05 - Reduce heat to medium-low. Pour in the heavy cream and whole milk, stirring to combine. Bring the mixture to a gentle simmer. Gradually whisk in the freshly grated Parmesan cheese until fully melted and the sauce is smooth and velvety. If the sauce is too thick, thin it with small amounts of the reserved pasta water until the desired consistency is reached. Sprinkle in the dried Italian herbs if using.
06 - Add the drained pasta and seared chicken to the skillet with the cream sauce. Toss everything together until the pasta and chicken are evenly coated. Taste and adjust seasoning with additional salt and pepper as needed.
07 - Divide among plates and serve immediately.

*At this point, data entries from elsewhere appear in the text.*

Context: an optimization exercise on an open-source flow, tuned for small area. The choices shown serve that exercise and are no tape-out recipe. Where RTL was checked, it was by simulation tests only, not by an equivalence proof against the original.

==> zinc <==
Design msf60_decoder, start of the top module:
module msf60_decoder (
    input  wire        clk,
    input  wire        rst,
    input  wire [15:0] cfg_padding_ms,           
    input  wire        cfg_carrier_off_level,
    input  wire        edge_valid,
    input  wire        edge_level,
    input  wire [31:0] edge_time_ms,
    output wire        edge_ready,
    output reg         time_available,
    output reg  [2:0]  parity_outcome,
    output wire [7:0]  frame_length_seconds,
    output wire [1:0]  leap_second_indicator,
    output wire [7:0]  lf_minute_bcd,
    output wire [7:0]  lf_hour_bcd,
    output wire [7:0]  lf_weekday_bcd,
    output wire [7:0]  lf_date_bcd,
    output wire [7:0]  lf_month_bcd,
    output wire [7:0]  lf_year_bcd,
    output reg         lf_dst_active,
    output reg         lf_dst_imminent,
    output wire [15:0] lf_dut1_positive_ms,
    output wire [15:0] lf_dut1_negative_ms,
    output wire [1:0]  lf_leap_second_indicator,
    output wire [7:0]  lf_frame_length_seconds,
    output wire [63:0] lf_epoch_seconds
);
export LEC_CHECK = 0
export CAP_MARGIN = 20
export CORE_MARGIN = 2
export CORE_UTILIZATION = 40
export SLEW_MARGIN = 20
create_clock -name core_clock -period 15.0 [get_ports {clk}]
standard.sh (not shown) runs the stock make flow with config.mk's settings and CLKGATE_MAP_FILE= SYNTH_SCRIPT=/design/flow/synth_recipe.tcl, a recipe that flattens the netlist after the stock synthesis.
==> flow/flow/run.sh <==
#!/bin/bash
set -euo pipefail
export BUFFER_PORTS_ARGS="-buffer_cell sky130_fd_sc_hd__buf_1"
export CTS_ARGS="-sink_clustering_enable -repair_clock_nets -buf_list sky130_fd_sc_hd__clkbuf_4 -sink_clustering_size 8 -sink_clustering_max_diameter 100 -dont_use_dummy_load"
export SKIP_REPAIR_TIE_FANOUT=1
bash standard.sh > flow_make.log 2>&1
==> inputs of indigo, as changes to zinc <==
--- a/flow/design.v
+++ b/flow/design.v
@@ -40,24 +40,24 @@
     reg        pending_zero;             
     reg        b_only;
     reg        frame_ready;
     reg [5:0]  bit_pointer;
     reg [42:0] wa;
     reg [6:0]  wb;
-    reg [3:0]  dut1_pos_run;
-    reg [3:0]  dut1_neg_run;
+    reg [3:0]  dut1_cnt;                 
+    reg [3:0]  dut1_pos_run;             
     reg        fl_v, fl_d1, fl_d0;
     reg        lfl_v, lfl_d1, lfl_d0;
     reg [34:0] fields;
     reg [3:0]  dut1_pos;
     reg [3:0]  dut1_neg;
     reg [32:0] epoch;
     reg [4:0]  pass;
     reg [5:0]  bitc;
-    reg [1:0]  carry;
-    reg [6:1]  dly;
+    reg        carry;
+    reg [3:1]  dly;
     reg        pacc;
     assign edge_ready = (state == S_IDLE);
     wire [7:0] yr = fields[34:27];
     wire [4:0] mo = fields[26:22];
     wire [5:0] dt = fields[21:16];
     wire [2:0] wd = fields[15:13];
@@ -98,12 +98,13 @@
     wire sym5 = !diff_hi && ge500 && !ge600;
     wire sym_data = sym1 || sym2 || sym3;
     wire near_last = !diff_hi && (diff[15:0] < 16'd300);
     wire bit_a = !sym1;
     wire bit_b = sym3 || (sym1 && b_only);
     wire       ptr_last = (bit_pointer == 6'd63);
+    wire [3:0] dut1_cnt_next = dut1_cnt + {3'd0, wb[0]};
     wire [5:0] next_ptr = bit_pointer + {5'd0, !b_only};
     wire       marker_match = (wa[7:0] == 8'h7E);
     wire       s_bit        = wa[42];
     wire [5:0] j            = bitc;
     reg        grp_end;
     reg        grp_par;
@@ -152,52 +153,62 @@
         (mo == 5'h02) ? 9'd31  : (mo == 5'h03) ? 9'd59  : (mo == 5'h04) ? 9'd90  :
         (mo == 5'h05) ? 9'd120 : (mo == 5'h06) ? 9'd151 : (mo == 5'h07) ? 9'd181 :
         (mo == 5'h08) ? 9'd212 : (mo == 5'h09) ? 9'd243 :
         (mo == 5'h0A || mo == 5'h10) ? 9'd273 :
         (mo == 5'h0B || mo == 5'h11) ? 9'd304 :
         (mo == 5'h0C || mo == 5'h12) ? 9'd334 : 9'd0;    
+    wire       r  = epoch[0];
+    wire [5:0] i  = bitc;
     localparam [63:0] K10956 = 64'd10956;
     wire kconst_bit = y2d ? (K10956[i] ^ (i == 6'd0 && adj)) :
                       (i == 6'd0) ? !(adj ^ gt130) : (!adj || gt130);
-    wire       r  = epoch[0];
-    wire [5:0] i  = bitc;
-    reg        e0, e1, e2, e3, e6;
+    reg  [2:0] asel;
+    reg  [1:0] bsel;
     reg  [3:0] dsel;
     reg  [1:0] doff;
     reg        use_k, use_m;
     always @(*) begin
-        e0 = 1'b0; e1 = 1'b0; e2 = 1'b0; e3 = 1'b0; e6 = 1'b0;
+        asel = 3'd0; bsel = 2'd2;
         dsel = 4'd0; doff = 2'd0; use_k = 1'b0; use_m = 1'b0;
         case (pass)
             5'd0:  begin dsel = yt; end
-            5'd1:  begin e3 = 1'b1; e1 = 1'b1; dsel = yu; end
-            5'd2:  begin e2 = 1'b1; e0 = 1'b1; end
-            5'd3:  begin e6 = 1'b1; e3 = 1'b1; e0 = 1'b1; dsel = yt; doff = 2'd1; end
-            5'd4:  begin e0 = 1'b1; use_k = 1'b1; end
-            5'd5:  begin e0 = 1'b1; use_m = 1'b1; end
-            5'd6:  begin e0 = 1'b1; dsel = g; end
-            5'd7:  begin e0 = 1'b1; dsel = {2'b00, dt[5:4]}; doff = 2'd3; end
-            5'd8:  begin e0 = 1'b1; dsel = {2'b00, dt[5:4]}; doff = 2'd1; end
-            5'd9:  begin e0 = 1'b1; dsel = dt[3:0]; end
-            5'd10: begin e1 = 1'b1; e0 = 1'b1; dsel = {2'b00, hr[5:4]}; end
-            5'd11: begin e2 = 1'b1; dsel = {2'b00, hr[5:4]}; end
-            5'd12: begin e1 = 1'b1; dsel = hr[3:0]; end
-            5'd13: begin e2 = 1'b1; e1 = 1'b1; dsel = {1'b0, mi[6:4]}; end
-            5'd14: begin e2 = 1'b1; e0 = 1'b1; end
-            5'd15: begin e1 = 1'b1; dsel = mi[3:0]; end
-            5'd16: begin e3 = 1'b1; e2 = 1'b1; end
-            5'd17: begin e2 = 1'b1; e0 = 1'b1; end
+            5'd1:  begin asel = 3'd3; bsel = 2'd1; end
+            5'd2:  begin asel = 3'd2; dsel = yu; end
+            5'd3:  begin asel = 3'd4; bsel = 2'd1; end
+            5'd4:  begin asel = 3'd4; dsel = yu; end
+            5'd5:  begin asel = 3'd1; dsel = yt; doff = 2'd1; end
+            5'd6:  begin asel = 3'd1; dsel = yt; doff = 2'd3; end
+            5'd7:  begin asel = 3'd3; bsel = 2'd1; end
+            5'd8:  begin asel = 3'd1; dsel = yt; doff = 2'd1; end
+            5'd9:  begin asel = 3'd1; use_k = 1'b1; end
+            5'd10: begin asel = 3'd1; use_m = 1'b1; end
+            5'd11: begin asel = 3'd1; dsel = g; end
+            5'd12: begin asel = 3'd1; dsel = {2'b00, dt[5:4]}; doff = 2'd3; end
+            5'd13: begin asel = 3'd1; dsel = {2'b00, dt[5:4]}; doff = 2'd1; end
+            5'd14: begin asel = 3'd1; dsel = dt[3:0]; end
+            5'd15: begin asel = 3'd2; bsel = 2'd1; end
+            5'd16: begin asel = 3'd1; dsel = {2'b00, hr[5:4]}; end
+            5'd17: begin asel = 3'd3; dsel = {2'b00, hr[5:4]}; end
+            5'd18: begin asel = 3'd2; dsel = hr[3:0]; end
+            5'd19: begin asel = 3'd2; bsel = 2'd1; end
+            5'd20: begin asel = 3'd2; dsel = {1'b0, mi[6:4]}; end
+            5'd21: begin asel = 3'd3; bsel = 2'd1; end
+            5'd22: begin asel = 3'd2; dsel = mi[3:0]; end
+            5'd23: begin asel = 3'd2; bsel = 2'd1; end
+            5'd24: begin asel = 3'd3; bsel = 2'd0; end
+            5'd25: begin asel = 3'd3; bsel = 2'd1; end
             default: ;
         endcase
     end
     wire [5:0] di     = i - {4'd0, doff};
     wire       dbit   = (di < 6'd4) && dsel[di[1:0]];
     wire       addend = use_k ? kconst_bit : use_m ? ((i < 6'd9) && mdb[i[3:0]]) : dbit;
-    wire [2:0] ssum = {2'b00, e0 & r} + {2'b00, e1 & dly[1]} + {2'b00, e2 & dly[2]} +
-                      {2'b00, e3 & dly[3]} + {2'b00, e6 & dly[6]} + {2'b00, addend} +
-                      {1'b0, carry};
+    wire       lane_a = (asel == 3'd1) ? r : (asel == 3'd2) ? dly[1] :
+                        (asel == 3'd3) ? dly[2] : (asel == 3'd4) ? dly[3] : 1'b0;
+    wire       lane_b = (bsel == 2'd1) ? r : (bsel == 2'd2) ? addend : 1'b0;
+    wire [1:0] ssum   = {1'b0, lane_a} + {1'b0, lane_b} + {1'b0, carry};
     wire pass_end = (bitc == 6'd32);
     wire in_epoch = (state == S_EPOCH);
     wire in_rot   = (state == S_PAR) || (state == S_LOAD);
     wire counting = in_rot || in_epoch || (state == S_INIT);
     wire cnt_end  = in_epoch ? pass_end : rot_end;
     always @(posedge clk) begin
@@ -250,20 +261,18 @@
                                     if (b_only) begin
                                         wa[0] <= bit_a;
                                         wb[0] <= bit_b;
                                     end else begin
                                         wa <= {wa[41:0], bit_a};
                                         wb <= {wb[5:0], bit_b};
-                                        if (bit_pointer == 6'd1)
-                                            dut1_pos_run <= {3'd0, wb[0]};
-                                        else if (bit_pointer >= 6'd2 && bit_pointer <= 6'd8)
-                                            dut1_pos_run <= dut1_pos_run + {3'd0, wb[0]};
-                                        if (bit_pointer == 6'd9)
-                                            dut1_neg_run <= {3'd0, wb[0]};
-                                        else if (bit_pointer >= 6'd10 && bit_pointer <= 6'd16)
-                                            dut1_neg_run <= dut1_neg_run + {3'd0, wb[0]};
+                                        if (bit_pointer == 6'd1 || bit_pointer == 6'd9)
+                                            dut1_cnt <= {3'd0, wb[0]};
+                                        else if (bit_pointer >= 6'd2 && bit_pointer <= 6'd16)
+                                            dut1_cnt <= dut1_cnt_next;
+                                        if (bit_pointer == 6'd8)
+                                            dut1_pos_run <= dut1_cnt_next;
                                     end
                                     if (next_ptr >= 6'd58 && next_ptr <= 6'd61)
                                         state <= S_CHECK;
                                 end
                             end
                         end
@@ -296,21 +305,21 @@
                 S_LOAD: begin
                     wa <= {wa[41:0], wa[42]};
                     if (rot_end) begin
                         lf_dst_active   <= wb[1];
                         lf_dst_imminent <= wb[6];
                         dut1_pos        <= dut1_pos_run;
-                        dut1_neg        <= dut1_neg_run;
+                        dut1_neg        <= dut1_cnt;
                         lfl_v           <= 1'b1;
                         lfl_d1          <= bit_pointer[2];
                         lfl_d0          <= bit_pointer[0];
                         state           <= S_EPOCH;
                     end
                 end
                 S_EPOCH: begin
-                    if (pass_end && pass == 5'd17)
+                    if (pass_end && pass == 5'd25)
                         state <= S_IDLE;
                 end
                 S_INIT: begin
                     if (rot_end)
                         state <= S_IDLE;
                 end
@@ -327,17 +336,17 @@
     always @(posedge clk) begin
         if (counting && !cnt_end && !rst)
             bitc <= bitc + 6'd1;
         else
             bitc <= 6'd0;
         if (in_epoch && !pass_end) begin
-            carry <= ssum[2:1];
-            dly   <= {dly[5:1], r};
+            carry <= ssum[1];
+            dly   <= {dly[2:1], r};
         end else begin
-            carry <= 2'd0;
-            dly   <= 6'd0;
+            carry <= 1'b0;
+            dly   <= 3'd0;
         end
         if (!in_epoch)
             pass <= 5'd0;
         else if (pass_end)
             pass <= pass + 5'd1;
         pacc <= (state == S_PAR) && !grp_end && (pacc ^ s_bit);
==> flow/flow/run.sh (replaced) <==
#!/bin/bash
# Own layout flow: the standard flow with its standard synthesis unchanged, plus
# - port buffers of the smallest buffer cell (buf_1) instead of the buffer_ports default;
# - a clock tree of clkbuf_4 sink-cluster buffers (up to 9 sinks within 70 um each)
#   without dummy load cells;
# - one shared tie-low cell for the constant outputs (no per-load tie cloning).
# The make output goes to flow_make.log in the folder this runs in; ORFS keeps each
# step's log under orfs/logs/.
set -euo pipefail
export BUFFER_PORTS_ARGS="-buffer_cell sky130_fd_sc_hd__buf_1"
export CTS_ARGS="-sink_clustering_enable -repair_clock_nets -buf_list sky130_fd_sc_hd__clkbuf_4 -sink_clustering_size 9 -sink_clustering_max_diameter 70 -dont_use_dummy_load"
export SKIP_REPAIR_TIE_FANOUT=1
bash standard.sh > flow_make.log 2>&1
==> inputs of yarrow, as changes to zinc <==
==> flow/flow/run.sh (replaced) <==
#!/bin/bash
set -euo pipefail
export BUFFER_PORTS_ARGS="-buffer_cell sky130_fd_sc_hd__buf_1"
export CTS_ARGS="-sink_clustering_enable -repair_clock_nets -buf_list sky130_fd_sc_hd__clkbuf_4 -sink_clustering_size 10 -sink_clustering_max_diameter 40 -dont_use_dummy_load"
export SKIP_REPAIR_TIE_FANOUT=1
export RECOVER_POWER=100
bash standard.sh > flow_make.log 2>&1
==> inputs of sierra, as changes to zinc <==
--- a/flow/design.v
+++ b/flow/design.v
@@ -326,19 +326,17 @@
     end
     always @(posedge clk) begin
         if (counting && !cnt_end && !rst)
             bitc <= bitc + 6'd1;
         else
             bitc <= 6'd0;
-        if (in_epoch && !pass_end) begin
+        if (in_epoch && !pass_end)
             carry <= ssum[2:1];
-            dly   <= {dly[5:1], r};
-        end else begin
+        else
             carry <= 2'd0;
-            dly   <= 6'd0;
-        end
+        dly <= {dly[5:1], r && pass != 5'd0};
         if (!in_epoch)
             pass <= 5'd0;
         else if (pass_end)
             pass <= pass + 5'd1;
         pacc <= (state == S_PAR) && !grp_end && (pacc ^ s_bit);
     end
==> flow/flow/run.sh (replaced) <==
#!/bin/bash
set -euo pipefail
export BUFFER_PORTS_ARGS="-buffer_cell sky130_fd_sc_hd__buf_1"
export CTS_ARGS="-sink_clustering_enable -repair_clock_nets -buf_list sky130_fd_sc_hd__clkbuf_4 -sink_clustering_size 10 -sink_clustering_max_diameter 40 -dont_use_dummy_load"
export SKIP_REPAIR_TIE_FANOUT=1
export RECOVER_POWER=100
bash standard.sh > flow_make.log 2>&1
==> flow_summary.toml <==
[run]
maxCapViolations = 4

[sta]
fin_crit_sh_pct = 96.7
final_max_slew_viol_count = 150

[logic_synthesis]
synth_area_leaders = "edfxtp_1, dfxtp_1, fa_1"
ys_seq_area_share_pct = 56.6
synth_common_cells = "edfxtp_1, nor2_1, buf_4"

[status]
outcome = "finished with violations"
violations = "max-capacitance violations, max-slew violations"

[critical_path]
worstReg2RegEnd = "dut1_neg_run[3]$_SDFFCE_PP0P_"
-- figures above: yarrow

==> flow_summary.toml <==
[status]
outcome = "finished with violations"
violations = "max-capacitance violations, max-slew violations"

[logic_synthesis]
synth_area_leaders = "edfxtp_1, dfxtp_1, fa_1"

[cts]
cts_max_path_buffers = 3

[sta]
worstMarginPinSlew_ps = 2980
final_max_slew_viol_count = 139
fin_crit_sh_pct = 96.9

[run]
maxCapViolations = 4

[critical_path]
path_max_fanout = 42

[pwr]
power_density_nw_per_um2 = 124
-- figures above: sierra

==> flow_summary.toml <==
[run]
maxCapViolations = 0

[logic_synthesis]
synth_area_leaders = "edfxtp_1, dfxtp_1, fa_1"
synth_common_cells = "edfxtp_1, nor2_1, buf_4"

[critical_path]
end_kind = "register"
worstReg2RegEnd = "dut1_neg_run[2]$_SDFFCE_PP0P_"

[sta]
final_max_slew_viol_count = 0
fin_crit_sh_pct = 96.5

[status]
outcome = "timing/DRC/antenna clean"

[cells_and_area]
biggestCellCategory = "sequential cells"
-- figures above: zinc

==> flow_summary.toml <==
[logic_synthesis]
synth_area_leaders = "edfxtp_1, dfxtp_1, fa_1"
synth.most_common_cell = "edfxtp_1"
synth_simple_gate_area_share_pct = 12.2
synth_common_cells = "edfxtp_1, buf_4, nor2_1"

[floorplanning]
std_cell_rows = 65

[run]
maxCapViolations = 0

[status]
outcome = "timing/DRC/antenna clean"

[critical_path]
worstReg2RegEnd = "wa[4]$_DFFE_PP_"

[sta]
fin_crit_sh_pct = 96.1
final_max_slew_viol_count = 0
-- figures above: indigo

The RTL of sierra was laid out without a check of its function.

-- re-timing with driven ports --
Ports are ideal in the flow. The routed layouts listed here were re-timed in OpenROAD.
Step 1: set_driving_cell puts a clkbuf_16 on clk and a buf_2 on each other input, an assumption about the parent block.
Step 2 adds t to the input delays and takes it off the output delays; t is the mean of the earliest and latest rising clock arrival at the registers after step 1. Input paths then give back, and output paths get back, about the clock's delay inside the block.
a / b / c = ideal / step 1 / step 2; a / b = the first two.
run | shift t [ns] | slack for setup (ns) | worst hold slack (ns) | worst data-port slew with drivers (ns)
zinc | 0.688 | 0.521 / 0.535 / -0.152 | 0.410 / 0.410 / 0.410 | 0.04
indigo | 0.620 | 0.581 / 0.603 / -0.017 | 0.412 / 0.412 / 0.412 | 0.05
yarrow | 0.677 | 0.500 / 0.513 / -0.164 | 0.391 / 0.391 / 0.391 | 0.04
sierra | 0.700 | 0.464 / 0.488 / -0.212 | 0.309 / 0.309 / 0.309 | 0.07
The setup slack of sierra, which loses most, moves by +0.024 ns with the drivers and by -0.676 ns with both steps.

Garnish with freshly chopped parsley and an extra shower of grated Parmesan if desired.

# Expert Suggestions:

01 -
  • The sauce comes together in one pan while your pasta cooks, so cleanup is almost embarrassingly easy.
  • It tastes like something you would order at a restaurant and tip generously for, but you made it in your sweatpants.
02 -
  • Do not let the sauce boil after adding the Parmesan or it will break and turn grainy instead of smooth.
  • The sauce thickens as it sits, so serve it right away or have that pasta water ready to loosen it up.
03 -
  • Grate your Parmesan on the finest holes of the box grater so it melts into the sauce seamlessly with no stringy lumps.
  • Let the chicken rest for two minutes after cooking before slicing so the juices redistribute instead of running out onto the cutting board.